Exercise objective
Return, exactly and in full, the lines of the records below starting at the one with "Slk: 2400 ps" and ending at the one with "Sink Type: register", and no other lines.

Available records
-- Opening Marker --

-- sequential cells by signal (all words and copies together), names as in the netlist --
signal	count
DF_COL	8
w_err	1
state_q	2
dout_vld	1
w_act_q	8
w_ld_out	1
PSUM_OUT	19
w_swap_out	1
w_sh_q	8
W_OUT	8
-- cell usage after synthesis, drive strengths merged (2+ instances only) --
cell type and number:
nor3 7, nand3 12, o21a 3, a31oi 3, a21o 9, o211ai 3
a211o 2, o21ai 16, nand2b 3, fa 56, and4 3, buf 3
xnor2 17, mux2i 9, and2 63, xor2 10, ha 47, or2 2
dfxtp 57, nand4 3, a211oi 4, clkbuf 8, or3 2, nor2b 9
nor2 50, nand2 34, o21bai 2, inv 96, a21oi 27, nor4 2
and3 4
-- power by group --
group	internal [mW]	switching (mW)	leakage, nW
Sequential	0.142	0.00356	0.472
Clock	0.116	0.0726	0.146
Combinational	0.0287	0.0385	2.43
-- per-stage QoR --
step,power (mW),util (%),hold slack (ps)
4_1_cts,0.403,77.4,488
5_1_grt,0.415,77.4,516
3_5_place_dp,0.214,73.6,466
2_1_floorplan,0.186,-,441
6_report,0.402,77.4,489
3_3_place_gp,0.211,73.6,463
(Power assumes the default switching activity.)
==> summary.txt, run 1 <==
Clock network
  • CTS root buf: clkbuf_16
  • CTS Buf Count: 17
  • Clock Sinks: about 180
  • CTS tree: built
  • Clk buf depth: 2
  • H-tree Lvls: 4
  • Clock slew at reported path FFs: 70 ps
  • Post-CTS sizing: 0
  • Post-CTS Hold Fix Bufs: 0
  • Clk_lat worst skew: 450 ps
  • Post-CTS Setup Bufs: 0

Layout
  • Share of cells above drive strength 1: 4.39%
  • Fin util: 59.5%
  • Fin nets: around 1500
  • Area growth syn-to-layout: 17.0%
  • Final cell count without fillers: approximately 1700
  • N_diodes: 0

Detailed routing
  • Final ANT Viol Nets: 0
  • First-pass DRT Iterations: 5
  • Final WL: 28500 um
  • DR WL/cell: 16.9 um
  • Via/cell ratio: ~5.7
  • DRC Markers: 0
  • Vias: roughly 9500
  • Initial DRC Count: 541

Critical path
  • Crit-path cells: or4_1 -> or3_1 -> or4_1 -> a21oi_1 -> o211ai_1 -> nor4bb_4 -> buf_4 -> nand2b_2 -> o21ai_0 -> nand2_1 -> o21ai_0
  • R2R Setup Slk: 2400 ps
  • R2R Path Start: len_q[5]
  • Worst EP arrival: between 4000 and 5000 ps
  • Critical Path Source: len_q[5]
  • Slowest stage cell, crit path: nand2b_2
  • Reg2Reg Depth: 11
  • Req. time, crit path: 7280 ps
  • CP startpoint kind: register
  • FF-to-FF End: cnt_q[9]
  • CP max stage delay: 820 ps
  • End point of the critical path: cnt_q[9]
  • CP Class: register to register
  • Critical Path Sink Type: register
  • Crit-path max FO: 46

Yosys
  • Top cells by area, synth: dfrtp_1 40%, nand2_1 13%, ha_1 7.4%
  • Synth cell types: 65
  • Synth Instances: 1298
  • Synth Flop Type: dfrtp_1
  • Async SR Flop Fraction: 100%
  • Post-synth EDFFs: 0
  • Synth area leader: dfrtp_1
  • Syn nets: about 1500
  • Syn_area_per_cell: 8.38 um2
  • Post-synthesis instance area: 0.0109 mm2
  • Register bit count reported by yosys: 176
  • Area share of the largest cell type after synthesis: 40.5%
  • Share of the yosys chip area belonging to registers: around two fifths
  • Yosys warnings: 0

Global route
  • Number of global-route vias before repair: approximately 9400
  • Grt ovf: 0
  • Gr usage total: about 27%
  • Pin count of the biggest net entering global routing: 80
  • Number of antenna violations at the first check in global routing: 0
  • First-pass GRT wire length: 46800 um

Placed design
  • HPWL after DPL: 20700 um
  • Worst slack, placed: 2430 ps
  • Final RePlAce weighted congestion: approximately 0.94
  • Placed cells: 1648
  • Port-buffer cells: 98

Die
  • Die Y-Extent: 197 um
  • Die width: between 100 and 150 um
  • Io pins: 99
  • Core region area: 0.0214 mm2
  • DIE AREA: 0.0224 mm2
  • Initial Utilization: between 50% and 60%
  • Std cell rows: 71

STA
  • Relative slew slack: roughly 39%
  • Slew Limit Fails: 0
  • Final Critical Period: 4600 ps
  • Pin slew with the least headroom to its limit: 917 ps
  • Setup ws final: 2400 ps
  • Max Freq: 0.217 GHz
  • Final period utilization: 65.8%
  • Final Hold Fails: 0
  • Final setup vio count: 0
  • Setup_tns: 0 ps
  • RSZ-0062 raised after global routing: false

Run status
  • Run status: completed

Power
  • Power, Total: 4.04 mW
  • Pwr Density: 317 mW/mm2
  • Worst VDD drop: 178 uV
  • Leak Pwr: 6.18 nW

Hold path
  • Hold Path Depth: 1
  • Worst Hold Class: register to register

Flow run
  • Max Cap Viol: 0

-- Closing Marker --

Exercise result
  • R2R Setup Slk: 2400 ps
  • R2R Path Start: len_q[5]
  • Worst EP arrival: between 4000 and 5000 ps
  • Critical Path Source: len_q[5]
  • Slowest stage cell, crit path: nand2b_2
  • Reg2Reg Depth: 11
  • Req. time, crit path: 7280 ps
  • CP startpoint kind: register
  • FF-to-FF End: cnt_q[9]
  • CP max stage delay: 820 ps
  • End point of the critical path: cnt_q[9]
  • CP Class: register to register
  • Critical Path Sink Type: register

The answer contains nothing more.